尼莫地平速释微丸及缓释微丸的制备

Preparations of immediate-release and sustained-release pellets of niomdipine

目的研究尼莫地平速释微丸及缓释微丸的制备方法。方法通过溶剂蒸发-沉积法制备尼莫地平速释型及缓释型固体分散体;应用挤出-滚圆技术和离心造粒技术制备尼莫地平速释微丸及缓释微丸。结果依据处方1、2、3,采用挤出-滚圆技术制得的尼莫地平缓释微丸于1、3、5、12、18h的累积溶出百分率分别为18%、34%、49%、79%、100%;12%、18%、24%、36%、51%;42%、55%、61%、90%、100%。依据处方4、5得到速释微丸于45、90 min的累积溶出百分率分别为92%、100%;80%、89%,符合速释制剂的溶出要求。由处方6、7制备的缓释微丸于1、3、5、12、18h的累积溶出百分率分别为35%、48%、53%、77%、92%;30%、40%、47%、56%、80%。结论以国家食品药品监督管理局国家药品标准WS1-(X-171)-2003Z为依据设计的尼莫地平微丸处方较理想,制备工艺简单易行,值得广泛应用于尼莫地平微丸的工业生产。
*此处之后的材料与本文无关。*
Background: an optimization exercise with open tools, aiming at small area. Do not read the settings as production practice. The RTL was checked by simulation tests, not by an equivalence proof against the original design. The clock port is modelled as an ideal driver, which makes a skipped or thinned clock tree look cheaper than it is; a real chip needs a root buffer or a tree. No activity file was given, so power comes from the tool's default toggle rates.

Design wb_regfile, start of the top module:
module wb_regfile #(
  parameter logic [31:0] RESET_PC = 32'h0000_0000
) (
  input  logic        clk,
  input  logic        reset,
  input  logic        in_Jump,
  input  logic        in_MemtoReg,
  input  logic        in_RegWrite,
  input  logic [27:0] in_JumpAddress,
  input  logic [31:0] in_AddFour,
  input  logic [31:0] in_Adder,
  input  logic        in_ANDGate,
  input  logic [31:0] in_ReadData,
  input  logic [31:0] in_ALU,
  input  logic [4:0]  in_WriteRegister,
  input  logic        in_Stall,
  input  logic [4:0]  in_ReadRegister1,
  input  logic [4:0]  in_ReadRegister2,
  output logic [31:0] out_ReadData1,
  output logic [31:0] out_ReadData2,
  output logic [31:0] out_WriteData,
  output logic [31:0] out_PC,
  output logic [31:0] out_WBCount
);
export LEC_CHECK = 0
export CAP_MARGIN = 0
export CORE_MARGIN = 2
export CORE_UTILIZATION = 60
export PLACE_DENSITY = 0.7
export SLEW_MARGIN = 0
export SYNTH_HIERARCHICAL = 1
create_clock -name core_clock -period 8.0 [get_ports {clk}]
standard.sh (not shown) runs the stock make flow with config.mk's settings and CLKGATE_MAP_FILE= SYNTH_SCRIPT=/design/flow/synth_recipe.tcl, a recipe that flattens the netlist after the stock synthesis.
==> flow/flow/run.sh <==
#!/bin/bash
# Own layout flow: the standard synthesis, then every combinational cell
# set to its smallest drive strength (the layout's repair steps size up where
# needed), then the standard layout with small port buffers and a clock
# tree of clkbuf_8 without dummy loads. Each tool's output goes to its own log.
set -euo pipefail
R=orfs/results/${FLOW_PLATFORM}/wb_regfile/base
LIB=${FLOW_HOME}/platforms/${FLOW_PLATFORM}/lib/sky130_fd_sc_hd__tt_025C_1v80.lib
bash standard.sh synth > flow_synth.log 2>&1
python3 flow/downsize.py "$LIB" "$R/1_2_yosys.v" > flow_downsize.log 2>&1
rm -f "$R/1_synth.odb" "$R/1_synth.sdc"
export BUFFER_PORTS_ARGS="-buffer_cell sky130_fd_sc_hd__buf_1"
export CTS_ARGS="-sink_clustering_enable -repair_clock_nets -buf_list sky130_fd_sc_hd__clkbuf_8 -sink_clustering_size 15 -sink_clustering_max_diameter 60 -dont_use_dummy_load"
bash standard.sh > flow_layout.log 2>&1
Other scripts of this flow, unchanged in this note and not shown: flow/flow/downsize.py
The baseline finished but fails on max-capacitance violations, max-slew violations.
Then changed:
Settings changed: CAP_MARGIN 0 to 20, SLEW_MARGIN 0 to 20.
What happened: With this change the flow ran to the end with no violations. Register-to-register slack gets worse by 0.07 ns. Hold slack barely changes. Area after synthesis does not change. Core utilization rises by 1.1 points. Critical path depth stays the same. Global-route usage rises by 0.58 points. Power grows by about 0.4%. Wire length increases by about 0.7%. Cell count climbs by 0.69%. Count of clock-buffer cells in the layout stays the same.

---

Another version of the RTL of wb_regfile (not shown whole).
Size: about 3400 cells after synthesis, ~42000 um^2 of cells after synthesis.
==> flow/design.v (excerpt) <==
module wb_regfile #(
  parameter logic [31:0] RESET_PC = 32'h0000_0000
) (
  input  logic        clk,
  input  logic        reset,
  input  logic        in_Jump,
  input  logic        in_MemtoReg,
  input  logic        in_RegWrite,
  input  logic [27:0] in_JumpAddress,
  input  logic [31:0] in_AddFour,
  input  logic [31:0] in_Adder,
  input  logic        in_ANDGate,
  input  logic [31:0] in_ReadData,
  input  logic [31:0] in_ALU,
  input  logic [4:0]  in_WriteRegister,
  input  logic        in_Stall,
  input  logic [4:0]  in_ReadRegister1,
  input  logic [4:0]  in_ReadRegister2,
  output logic [31:0] out_ReadData1,
  output logic [31:0] out_ReadData2,
  output logic [31:0] out_WriteData,
  output logic [31:0] out_PC,
  output logic [31:0] out_WBCount
);
Settings: LEC_CHECK=0, CAP_MARGIN=20, CORE_MARGIN=2, CORE_UTILIZATION=60, PLACE_DENSITY=0.7, SLEW_MARGIN=20, SYNTH_HIERARCHICAL=1; clock period 8.0 ns.
==> flow/flow/run.sh <==
#!/bin/bash
# Own layout flow: the standard synthesis, then every combinational cell
# resized by its load (flow/size.py; the layout's repair steps still size up
# where needed), then the standard layout with small port buffers and a clock
# tree of clkbuf_8 without dummy loads, whose two lowest levels are then
# turned into inverters (flow/clkinv.tcl). Each tool's output goes to its own log.
set -euo pipefail
R=orfs/results/${FLOW_PLATFORM}/wb_regfile/base
LIB=${FLOW_HOME}/platforms/${FLOW_PLATFORM}/lib/sky130_fd_sc_hd__tt_025C_1v80.lib
bash standard.sh synth > flow_synth.log 2>&1
python3 flow/size.py "$LIB" "$R/1_2_yosys.v" > flow_size.log 2>&1
rm -f "$R/1_synth.odb" "$R/1_synth.sdc"
export BUFFER_PORTS_ARGS="-buffer_cell sky130_fd_sc_hd__buf_1"
export POST_CTS_TCL="$PWD/flow/post_cts.tcl"
export CTS_ARGS="-sink_clustering_enable -repair_clock_nets -buf_list sky130_fd_sc_hd__clkbuf_8 -sink_clustering_size 15 -sink_clustering_max_diameter 60 -dont_use_dummy_load"
bash standard.sh > flow_layout.log 2>&1
==> flow/flow/post_cts.tcl <==
# POST_CTS hook: turn the two lowest levels of the clock tree into inverters.
source [file join [file dirname [info script]] clkinv.tcl]
clk_tree_to_inverters sky130_fd_sc_hd__inv_8 sky130_fd_sc_hd__inv_8
Other scripts of this flow, unchanged in this note and not shown: flow/flow/clkinv.tcl, flow/flow/size.py
Next try:
--- a/flow/flow/run.sh
+++ b/flow/flow/run.sh
@@ -4,3 +4,3 @@
 # where needed), then the standard layout with small port buffers and a clock
-# tree of clkbuf_8 without dummy loads, whose two lowest levels are then
+# tree of clkbuf_16 without dummy loads, whose two lowest levels are then
 # turned into inverters (flow/clkinv.tcl). Each tool's output goes to its own log.
@@ -14,3 +14,3 @@
 export POST_CTS_TCL="$PWD/flow/post_cts.tcl"
-export CTS_ARGS="-sink_clustering_enable -repair_clock_nets -buf_list sky130_fd_sc_hd__clkbuf_8 -sink_clustering_size 15 -sink_clustering_max_diameter 60 -dont_use_dummy_load"
+export CTS_ARGS="-sink_clustering_enable -repair_clock_nets -buf_list sky130_fd_sc_hd__clkbuf_16 -sink_clustering_size 25 -sink_clustering_max_diameter 100 -dont_use_dummy_load"
 bash standard.sh > flow_layout.log 2>&1
==> flow/flow/post_cts.tcl (replaced) <==
# POST_CTS hook: turn the two lowest levels of the clock tree into inverters.
source [file join [file dirname [info script]] clkinv.tcl]
clk_tree_to_inverters sky130_fd_sc_hd__inv_12 sky130_fd_sc_hd__inv_12
Result: The changed run produced a clean layout; area after synthesis stays the same; total power went down by 1.5%; sequential power barely changes; design area barely changes; register-to-register slack improves by 0.03 ns; maximum frequency stays flat; utilization fell by 0.16 points; via count drops by 0.48%; final cell count shrinks by 0.71%.
No run of this note takes its clock network from TritonCTS; it comes from the design's own scripts or RTL.

==> re-timing with driven ports <==
The flow's constraints put no driver on any port. The routed layouts listed below were extracted and timed again, unchanged, in two steps. Step 1: set_driving_cell puts a clkbuf_16 on clk and a buf_2 on each other input, an assumption about the parent block. Step 2, shift: input delay + t, output delay - t, t = (earliest + latest rising clock arrival at the registers) / 2. This alone moves slack from input paths to output paths. Slacks: ideal / step 1 / step 2; pairs: ideal / step 1.
run | shift t [ns] | slack for setup (ns) | clock arrival spread, ns | worst slew at a driven data input, ns
the first run of note 1 | 0.768 | 0.239 / 0.278 / -0.490 | 0.101 / 0.100 | 0.19
the second run of note 1 | 0.791 | 0.253 / 0.298 / -0.493 | 0.082 / 0.082 | 0.23
the first run of note 2 | 0.800 | 0.249 / 0.263 / -0.503 | 0.062 / 0.063 | 0.12
the second run of note 2 | 0.654 | 0.255 / 0.298 / -0.357 | 0.077 / 0.077 | 0.11
For the first run of note 2, which loses most, drivers alone change the setup slack by +0.014 ns; drivers and shift together by -0.752 ns.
Objective To develop the methods for the preparation of immediate-release and sustained-release pellets of nimodipine. Methods The centrifugal granulation technology, extrusion-spheronization technology and fluid bed spray processor were used to prepare the nimodipine pellets. The solvent evaporation-deposi- tion method was selected to prepare the solid dispersion of nimodipine. Results The sustained-release pellets of nimodipine prepared by extrusion-spheronization technology had accumulated release rates of 18 %, 34 %, 49 %, 79 %, 100 % after 1, 3, 5, 12, 18 hfor formulation 1, 12 %, 18 %, 24 %, 36 %, 51% for formulation 2, and 42 %, 55 %, 61%, 90 %, 100 % for formulation 3, respectively. The immediate- release pellets of nimodipine based on formulation 4, 5 released 92 %, 100 % after 45, 90 min respectively and the requirement for the release of immediate-release preparation at the two measuring points were 80 %, 89 % respectively. The accumulated release rates of sustained-release pellets of nimodipine（formulation 6, 7）after 1, 3, 5, 12, 18 h were 35 %, 48 %, 53 %, 77 %, 92 % and 30 %, 40 %, 47 %, 56 %, 80 %, respectively. Conclusions The formulations and methods for the preparation of nimodipine pellets may reach the expected goals. The preparations were simple and feasible. They are worth further development for the industrial applications.